_YOUR TASK_. When a line in the records contains the string "ident", copy that line.

===== MATERIAL PROVIDED

From an optimization exercise on the open Yosys and OpenROAD flow, aimed at small area and a short achievable clock period; shortcuts taken in it are not production practice. Where RTL was checked, it was by simulation tests only, not by an equivalence proof against the original. Only the layout flow was run in runs 2 to 4; the RTL was not checked for function there.

==> flow/design.v (outline; a module is shown in full before it is edited, if it fits) <==
// module gf128_mul: 19 lines
// module dected_enc: 252 lines
// module dected_syn: 296 lines
// module gf128_inv3: 613 lines
// module dected_quad: 20 lines
// module dected_ispos: 7 lines
// module dected_quad2: 23 lines
// module dected_codec: 260 lines
module dected_codec (
    input  wire        clk,
    input  wire        rst_n,
    input  wire        enc_valid,
    input  wire [63:0] enc_data,
    output wire        enc_out_valid,
    output wire [63:0] enc_out_data,
    output wire [14:0] enc_out_check,
    input  wire        dec_valid,
    input  wire [63:0] dec_data,
    input  wire [14:0] dec_check,
    output wire        dec_out_valid,
    output wire [63:0] dec_out_data,
    output wire [14:0] dec_out_check,
    output wire [1:0]  dec_out_corr,
    output wire        dec_out_ue
);
  // ...
==> flow/flow/run.sh <==
#!/bin/bash
# Own flow: the standard layout (standard.sh, unchanged synthesis) with
# extra ORFS settings: small port buffers, timing repair aimed below the
# clock period, and smaller clock buffers.  The ORFS tools log to
# orfs/logs/ and standard.log; this script's own output goes to run.log.
set -e
exec > >(tee run.log) 2>&1
cat >> "$FLOW_CONFIG" <<EOC
export BUFFER_PORTS_ARGS = -buffer_cell sky130_fd_sc_hd__buf_1
export SETUP_SLACK_MARGIN = 9.8
export CTS_BUF_LIST = sky130_fd_sc_hd__clkbuf_8
EOC
bash standard.sh > standard.log 2>&1
==> flow/standard.sh <==
#!/bin/bash
# synth_recipe.tcl (not shown) runs the flow's synth.tcl, then flattens the netlist and writes it again
# the make line also repeats each setting of config.mk as NAME=value (left out here)
make -C /OpenROAD-flow-scripts/flow DESIGN_CONFIG=/design/flow/config.mk WORK_HOME=/design/flow/orfs CLKGATE_MAP_FILE= SYNTH_SCRIPT=/design/flow/synth_recipe.tcl "${@:-finish}"
==> flow/config.mk <==
export PLATFORM = sky130hd
export DESIGN_NAME = dected_codec
export DESIGN_NICKNAME = dected_codec
export VERILOG_FILES = /design/flow/design.v
export SDC_FILE = /design/flow/constraint.sdc
export NUM_CORES = 4
export LEC_CHECK = 0
export ABC_AREA = 1
export CAP_MARGIN = 20
export CORE_MARGIN = 2
export CORE_UTILIZATION = 50
export CTS_CLUSTER_DIAMETER = 60
export CTS_CLUSTER_SIZE = 16
export PLACE_DENSITY = 0.65
export SLEW_MARGIN = 20
export TNS_END_PERCENT = 0
export BUFFER_PORTS_ARGS = -buffer_cell sky130_fd_sc_hd__buf_1
export SETUP_SLACK_MARGIN = 9.8
export CTS_BUF_LIST = sky130_fd_sc_hd__clkbuf_8
==> flow/constraint.sdc <==
create_clock -name core_clock -period 13.5 [get_ports {clk}]
set_input_delay 2.7000 -clock core_clock [delete_from_list [all_inputs] [get_ports {clk}]]
set_output_delay 2.7000 -clock core_clock [all_outputs]
set_load 0.01 [all_outputs]
This is an optimization exercise on Yosys and OpenROAD, whose aim is small area, a short achievable clock period and few clock cycles per item, not a production implementation. Function was checked by simulation only, so behaviour that the tests miss may differ from the original.

==> 10-08 <==
// comp_blend
module comp_blend (
    input  wire        clk,
    input  wire        rst,           
    input  wire        in_valid,
    output wire        in_ready,
    input  wire        in_last,       
    input  wire        in_l0,         
    input  wire [1:0]  in_mode,       
    input  wire        in_safety,
    input  wire [19:0] in_src_r,      
    input  wire [19:0] in_src_g,
    input  wire [19:0] in_src_b,
    input  wire [1:0]  in_akind,      
    input  wire [7:0]  in_acode,
    input  wire [15:0] in_alpha,      
    input  wire [15:0] in_daylight,   
    input  wire [15:0] in_tw_r,       
    input  wire [15:0] in_tw_g,
    input  wire [15:0] in_tw_b,
    output reg         out_valid,
    input  wire        out_ready,
    output reg  [63:0] out_word
);
export LEC_CHECK = 0
export CAP_MARGIN = 20
export CORE_MARGIN = 2
export CORE_UTILIZATION = 40
export PLACE_DENSITY = 0.5
export SETUP_SLACK_MARGIN = 5
export SLEW_MARGIN = 20
export SYNTH_HIERARCHICAL = 1
export SYNTH_MINIMUM_KEEP_SIZE = 0
create_clock -name core_clock -period 13.0 [get_ports {clk}]
run.sh (not shown) runs the stock make flow with config.mk's settings and CLKGATE_MAP_FILE= SYNTH_SCRIPT=/design/flow/synth_recipe.tcl, a recipe that flattens the netlist after the stock synthesis.
==> inputs of 06-26, as changes to 10-08 <==
--- a/flow/design.v
+++ b/flow/design.v
@@ -171,18 +171,23 @@
         end
     endfunction
     wire [20:0] xr_c = xsel(firstq, modeq, invq, mr);
     wire [20:0] xg_c = xsel(firstq, modeq, invq, mg);
     wire [20:0] xb_c = xsel(firstq, modeq, invq, mb);
+    wire        prod   = over || modeq == MUL;
+    wire        tsel_r = prod && !xr_c[20];
+    wire        tsel_g = prod && !xg_c[20];
+    wire        tsel_b = prod && !xb_c[20];
     wire [10:0] xr_o, xg_o, xb_o;
     wire [9:0]  xr_t, xg_t, xb_t, xr_n, xg_n, xb_n;
     cb_enc20 u_exr (.y(xr_c[19:0]), .o(xr_o), .t(xr_t), .n(xr_n));
     cb_enc20 u_exg (.y(xg_c[19:0]), .o(xg_o), .t(xg_t), .n(xg_n));
     cb_enc20 u_exb (.y(xb_c[19:0]), .o(xb_o), .t(xb_t), .n(xb_n));
     reg        v3, last3, l03, sf3, first3;
     reg [1:0]  mode3;
-    reg        idr3, idg3, idb3;      
+    reg        tsr3, tsg3, tsb3;      
+    reg        tlr3, tlg3, tlb3, tnr3, tng3, tnb3;
     reg [10:0] xr_o3, xg_o3, xb_o3;
     reg [9:0]  xr_t3, xg_t3, xb_t3, xr_n3, xg_n3, xb_n3;
     reg [39:0] ar3, ag3, ab3;
     always @(posedge clk) begin
         if (rst)
@@ -193,13 +198,19 @@
             last3  <= lastq;
             l03    <= l0q;
             sf3    <= sfq;
             first3 <= firstq;
             mode3  <= over ? {modeq[1] & !modeq[0], 1'b0} : modeq;
-            idr3   <= xr_c[20];
-            idg3   <= xg_c[20];
-            idb3   <= xb_c[20];
+            tsr3   <= tsel_r;
+            tsg3   <= tsel_g;
+            tsb3   <= tsel_b;
+            tlr3   <= tsel_r && l0q;
+            tlg3   <= tsel_g && l0q;
+            tlb3   <= tsel_b && l0q;
+            tnr3   <= tsel_r && !l0q;
+            tng3   <= tsel_g && !l0q;
+            tnb3   <= tsel_b && !l0q;
             xr_o3  <= xr_o;
             xg_o3  <= xg_o;
             xb_o3  <= xb_o;
             xr_t3  <= xr_t;
             xg_t3  <= xg_t;
@@ -212,87 +223,91 @@
             ab3    <= addsel(over, modeq, pbq);
         end
     end
     reg [19:0] dr, dg, db, tr, tg, tb;
     reg        safe, fin;
-    wire [19:0] qdr, qdg, qdb, qtr, qtg, qtb;
-    cb_loop  u_ldr (.d(dr), .o(xr_o3), .t(xr_t3), .n(xr_n3), .addend(ar3), .r(qdr));
-    cb_loop  u_ldg (.d(dg), .o(xg_o3), .t(xg_t3), .n(xg_n3), .addend(ag3), .r(qdg));
-    cb_loop  u_ldb (.d(db), .o(xb_o3), .t(xb_t3), .n(xb_n3), .addend(ab3), .r(qdb));
-    cb_loopc u_ltr (.d(tr), .o(xr_o3), .t(xr_t3), .n(xr_n3), .r(qtr));
-    cb_loopc u_ltg (.d(tg), .o(xg_o3), .t(xg_t3), .n(xg_n3), .r(qtg));
-    cb_loopc u_ltb (.d(tb), .o(xb_o3), .t(xb_t3), .n(xb_n3), .r(qtb));
-    function [39:0] blend;
+    function [39:0] other;
         input [1:0]  mode;
         input        l0;
-        input        ident;       
-        input [19:0] qd;
-        input [19:0] qt;
         input [19:0] v;
         input [19:0] d;
         input [19:0] t;
         reg   [20:0] sum;
-        reg   [19:0] nd, nt;
+        reg   [19:0] od, ot;
         begin
             case (mode)
                 ADD: begin
                     sum = {1'b0, d} + {1'b0, v};
-                    nd  = sum[20] ? 20'hFFFFF : sum[19:0];
-                    nt  = t;
+                    od  = sum[20] ? 20'hFFFFF : sum[19:0];
+                    ot  = t;
                 end
                 MAX: begin
                     if (v > d) begin
-                        nd = v;
-                        nt = 20'd0;
+                        od = v;
+                        ot = 20'd0;
                     end else begin
-                        nd = d;
-                        nt = t;
+                        od = d;
+                        ot = t;
                     end
                 end
                 default: begin
-                    nd = ident ? d : qd;
-                    nt = ident ? t : qt;
+                    od = d;
+                    ot = t;
                 end
             endcase
-            blend = {l0 ? nd : nt, nd};
+            other = {l0 ? od : ot, od};
         end
     endfunction
-    wire [39:0] br = blend(mode3, l03, idr3, qdr, qtr, ar3[19:0], dr, tr);
-    wire [39:0] bg = blend(mode3, l03, idg3, qdg, qtg, ag3[19:0], dg, tg);
-    wire [39:0] bb = blend(mode3, l03, idb3, qdb, qtb, ab3[19:0], db, tb);
+    wire [39:0] or_ = other(mode3, l03, ar3[19:0], dr, tr);
+    wire [39:0] og_ = other(mode3, l03, ag3[19:0], dg, tg);
+    wire [39:0] ob_ = other(mode3, l03, ab3[19:0], db, tb);
+    wire [19:0] qdr, qdg, qdb, ndr, ndg, ndb, xtr, xtg, xtb;
+    cb_loop  u_ldr (.d(dr), .o(xr_o3), .t(xr_t3), .n(xr_n3), .addend(ar3), .sel(tsr3), .alt(or_[19:0]), .q(qdr), .y(ndr));
+    cb_loop  u_ldg (.d(dg), .o(xg_o3), .t(xg_t3), .n(xg_n3), .addend(ag3), .sel(tsg3), .alt(og_[19:0]), .q(qdg), .y(ndg));
+    cb_loop  u_ldb (.d(db), .o(xb_o3), .t(xb_t3), .n(xb_n3), .addend(ab3), .sel(tsb3), .alt(ob_[19:0]), .q(qdb), .y(ndb));
+    cb_loopc u_ltr (.d(tr), .o(xr_o3), .t(xr_t3), .n(xr_n3), .sel(tnr3), .alt(or_[39:20]), .q(), .y(xtr));
+    cb_loopc u_ltg (.d(tg), .o(xg_o3), .t(xg_t3), .n(xg_n3), .sel(tng3), .alt(og_[39:20]), .q(), .y(xtg));
+    cb_loopc u_ltb (.d(tb), .o(xb_o3), .t(xb_t3), .n(xb_n3), .sel(tnb3), .alt(ob_[39:20]), .q(), .y(xtb));
+    wire [39:0] br = {tlr3 ? qdr : xtr, ndr};
+    wire [39:0] bg = {tlg3 ? qdg : xtg, ndg};
+    wire [39:0] bb = {tlb3 ? qdb : xtb, ndb};
     reg        pv, psafe;
     reg [59:0] pd;
     reg [21:0] psd;
     reg [25:0] ph;
     wire        space = !pv || !out_valid || out_ready;
     wire        push  = fin && space;
     wire        lacc  = v3 && (!fin || push);
     assign      adv   = !v3 || lacc;
     wire        pmove = pv && (!out_valid || out_ready);
-    wire [25:0] sd1 = {4'd0, psd};
-    wire [25:0] sd3 = sd1 + {3'd0, psd, 1'b0};
-    wire [25:0] sd5 = sd1 + {2'd0, psd, 2'b0};
-    wire [25:0] sd7 = {1'd0, psd, 3'b0} - sd1;
-    wire [8:1]  ge;
-    assign ge[1] = ph >= sd1;
-    assign ge[2] = ph >= {3'd0, psd, 1'b0};
-    assign ge[3] = ph >= sd3;
-    assign ge[4] = ph >= {2'd0, psd, 2'b0};
-    assign ge[5] = ph >= sd5;
-    assign ge[6] = ph >= {sd3[24:0], 1'b0};
-    assign ge[7] = ph >= sd7;
-    assign ge[8] = ph >= {1'd0, psd, 3'b0};
+    wire [26:0] h27 = {1'b0, ph};
+    wire [26:0] s1  = {5'd0, psd};
+    wire [26:0] s2  = {4'd0, psd, 1'b0};
+    wire [26:0] s4  = {3'd0, psd, 2'b0};
+    wire [26:0] s8  = {2'd0, psd, 3'b0};
+    wire [26:0] c1  = h27 - s1;
+    wire [26:0] c2  = h27 - s2;
+    wire [26:0] c3  = h27 - s2 - s1;
+    wire [26:0] c4  = h27 - s4;
+    wire [26:0] c5  = h27 - s4 - s1;
+    wire [26:0] c6  = h27 - s4 - s2;
+    wire [26:0] c7  = h27 - s8 + s1;
+    wire [26:0] c8  = h27 - s8;
+    wire [8:1]  ge  = ~{c8[26], c7[26], c6[26], c5[26], c4[26], c3[26], c2[26], c1[26]};
     reg [3:0] share;
     always @(*) begin
         if (psd == 22'd0)
             share = 4'd0;
         else
             share = ge[8] ? 4'd8 : ge[7] ? 4'd7 : ge[6] ? 4'd6 : ge[5] ? 4'd5 :
                     ge[4] ? 4'd4 : ge[3] ? 4'd3 : ge[2] ? 4'd2 : ge[1] ? 4'd1 : 4'd0;
     end
     wire [21:0] sum_d = dr + dg + db;
-    wire [21:0] sum_t = tr + tg + tb;
+    wire        lsb_c = (dr[0] & dg[0]) | (dr[0] & db[0]) | (dg[0] & db[0]);
+    wire [25:0] h_n   = {3'd0, tr, 3'd0} + {3'd0, tg, 3'd0} + {3'd0, tb, 3'd0} +
+                        {7'd0, dr[19:1]} + {7'd0, dg[19:1]} + {7'd0, db[19:1]} +
+                        {25'd0, lsb_c};
     wire fin_n = lacc ? last3 : (fin && !push);
     wire pv_n  = push || (pv && !pmove);
     wire ov_n  = pmove || (out_valid && !out_ready);
     always @(posedge clk) begin
         if (rst) begin
@@ -317,11 +332,11 @@
         end
         if (push) begin
             pd    <= {db, dg, dr};
             psafe <= safe;
             psd   <= sum_d;
-            ph    <= {1'b0, sum_t, 3'd0} + {5'd0, sum_d[21:1]};
+            ph    <= h_n;
         end
         if (pmove)
             out_word <= {psafe ? 4'hF : share, pd};
     end
 endmodule
@@ -2180,11 +2195,11 @@
   cb_fa hs_f696 (.a(hs_w616), .b(hs_w220), .c(hs_w240), .s(hs_w695), .co(hs_w696));
   wire [39:0] hs_ra = {hs_w694, hs_w692, hs_w690, hs_w688, hs_w686, hs_w684, hs_w682, hs_w680, hs_w678, hs_w676, hs_w674, hs_w672, hs_w670, hs_w668, hs_w666, hs_w664, hs_w662, hs_w660, hs_w658, hs_w656, hs_w654, hs_w652, hs_w650, hs_w648, hs_w646, hs_w644, hs_w642, hs_w640, hs_w638, hs_w636, hs_w634, hs_w632, hs_w630, hs_w628, hs_w626, hs_w624, hs_w622, hs_w620, hs_w618, hs_w617};
   wire [39:0] hs_rb = {hs_w695, hs_w693, hs_w691, hs_w689, hs_w687, hs_w685, hs_w683, hs_w681, hs_w679, hs_w677, hs_w675, hs_w673, hs_w671, hs_w669, hs_w667, hs_w665, hs_w663, hs_w661, hs_w659, hs_w657, hs_w655, hs_w653, hs_w651, hs_w649, hs_w647, hs_w645, hs_w643, hs_w641, hs_w639, hs_w637, hs_w635, hs_w633, hs_w631, hs_w629, hs_w627, hs_w625, hs_w623, hs_w621, hs_w619, (o[10] & s[0])};
   assign p = hs_ra + hs_rb;
 endmodule
-module cb_loop (input wire [19:0] d, input wire [10:0] o, input wire [9:0] t, input wire [9:0] n, input wire [39:0] addend, output wire [19:0] r);
+module cb_loop (input wire [19:0] d, input wire [10:0] o, input wire [9:0] t, input wire [9:0] n, input wire [39:0] addend, input wire sel, input wire [19:0] alt, output wire [19:0] q, output wire [19:0] y);
   wire [39:0] p;
   wire hl_w1 = ((o[0] & d[0])) ^ n[0];
   wire hl_w2 = ((o[0] & d[1]) | (t[0] & d[0])) ^ n[0];
   wire hl_w3 = ((o[0] & d[2]) | (t[0] & d[1])) ^ n[0];
   wire hl_w4 = ((o[0] & d[3]) | (t[0] & d[2])) ^ n[0];
@@ -2919,13 +2934,14 @@
   wire hl_w733, hl_w734;
   cb_fa hl_f734 (.a(hl_w652), .b(hl_w653), .c(addend[39]), .s(hl_w733), .co(hl_w734));
   wire [39:0] hl_ra = {hl_w732, hl_w730, hl_w728, hl_w726, hl_w724, hl_w722, hl_w720, hl_w718, hl_w716, hl_w714, hl_w712, hl_w710, hl_w708, hl_w706, hl_w704, hl_w702, hl_w700, hl_w698, hl_w696, hl_w694, hl_w692, hl_w690, hl_w688, hl_w686, hl_w684, hl_w682, hl_w680, hl_w678, hl_w676, hl_w674, hl_w672, hl_w670, hl_w668, hl_w666, hl_w664, hl_w662, hl_w660, hl_w658, hl_w656, hl_w655};
   wire [39:0] hl_rb = {hl_w733, hl_w731, hl_w729, hl_w727, hl_w725, hl_w723, hl_w721, hl_w719, hl_w717, hl_w715, hl_w713, hl_w711, hl_w709, hl_w707, hl_w705, hl_w703, hl_w701, hl_w699, hl_w697, hl_w695, hl_w693, hl_w691, hl_w689, hl_w687, hl_w685, hl_w683, hl_w681, hl_w679, hl_w677, hl_w675, hl_w673, hl_w671, hl_w669, hl_w667, hl_w665, hl_w663, hl_w661, hl_w659, hl_w657, addend[0]};
   assign p = hl_ra + hl_rb;
-  assign r = p[39:20];
+  assign q = p[39:20];
+  assign y = sel ? q : alt;
 endmodule
-module cb_loopc (input wire [19:0] d, input wire [10:0] o, input wire [9:0] t, input wire [9:0] n, output wire [19:0] r);
+module cb_loopc (input wire [19:0] d, input wire [10:0] o, input wire [9:0] t, input wire [9:0] n, input wire sel, input wire [19:0] alt, output wire [19:0] q, output wire [19:0] y);
   wire [39:0] p;
   wire hl_w1 = ((o[0] & d[0])) ^ n[0];
   wire hl_w2 = ((o[0] & d[1]) | (t[0] & d[0])) ^ n[0];
   wire hl_w3 = ((o[0] & d[2]) | (t[0] & d[1])) ^ n[0];
   wire hl_w4 = ((o[0] & d[3]) | (t[0] & d[2])) ^ n[0];
@@ -3580,7 +3596,8 @@
   wire hl_w653, hl_w654;
   cb_fa hl_f654 (.a(hl_w578), .b(hl_w220), .c(hl_w240), .s(hl_w653), .co(hl_w654));
   wire [39:0] hl_ra = {hl_w652, hl_w650, hl_w648, hl_w646, hl_w644, hl_w642, hl_w640, hl_w638, hl_w636, hl_w634, hl_w632, hl_w630, hl_w628, hl_w626, hl_w624, hl_w622, hl_w620, hl_w618, hl_w616, hl_w614, hl_w612, hl_w610, hl_w608, hl_w606, hl_w604, hl_w602, hl_w600, hl_w598, hl_w596, hl_w594, hl_w592, hl_w590, hl_w588, hl_w586, hl_w584, hl_w582, hl_w580, hl_w579, hl_w2, hl_w1};
   wire [39:0] hl_rb = {hl_w653, hl_w651, hl_w649, hl_w647, hl_w645, hl_w643, hl_w641, hl_w639, hl_w637, hl_w635, hl_w633, hl_w631, hl_w629, hl_w627, hl_w625, hl_w623, hl_w621, hl_w619, hl_w617, hl_w615, hl_w613, hl_w611, hl_w609, hl_w607, hl_w605, hl_w603, hl_w601, hl_w599, hl_w597, hl_w595, hl_w593, hl_w591, hl_w589, hl_w587, hl_w585, hl_w583, hl_w581, n[1], 1'b0, n[0]};
   assign p = hl_ra + hl_rb;
-  assign r = p[39:20];
+  assign q = p[39:20];
+  assign y = sel ? q : alt;
 endmodule
==> flow/flow/run.sh (new file) <==
#!/bin/bash
set -euo pipefail
bash standard.sh SETUP_SLACK_MARGIN=7.0 finish > standard.log 2>&1
==> flow/standard.sh (new file) <==
#!/bin/bash
# synth_recipe.tcl (not shown) runs the flow's synth.tcl, then flattens the netlist and writes it again
# the make line also repeats each setting of config.mk as NAME=value (left out here)
make -C /OpenROAD-flow-scripts/flow DESIGN_CONFIG=/design/flow/config.mk WORK_HOME=/design/flow/orfs CLKGATE_MAP_FILE= SYNTH_SCRIPT=/design/flow/synth_recipe.tcl "${@:-finish}"
SETUP_SLACK_MARGIN = unset   (was 5)
removed: flow/run.sh
==> results.txt <==
worst path required time 13610 ps; relative slew slack 18.13%; routed len/inst 30.48 µm; run status finished clean; Signal buffers 1346; Util after Layout 46.03%; average size of a mapped cell 9.835 µm²; met3 wire length 66.70 mm; R2R depth 22
-- figures above: 06-26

==========

_EXERCISE RESULT_.
-        input        ident;       
-                    nd = ident ? d : qd;
-                    nt = ident ? t : qt;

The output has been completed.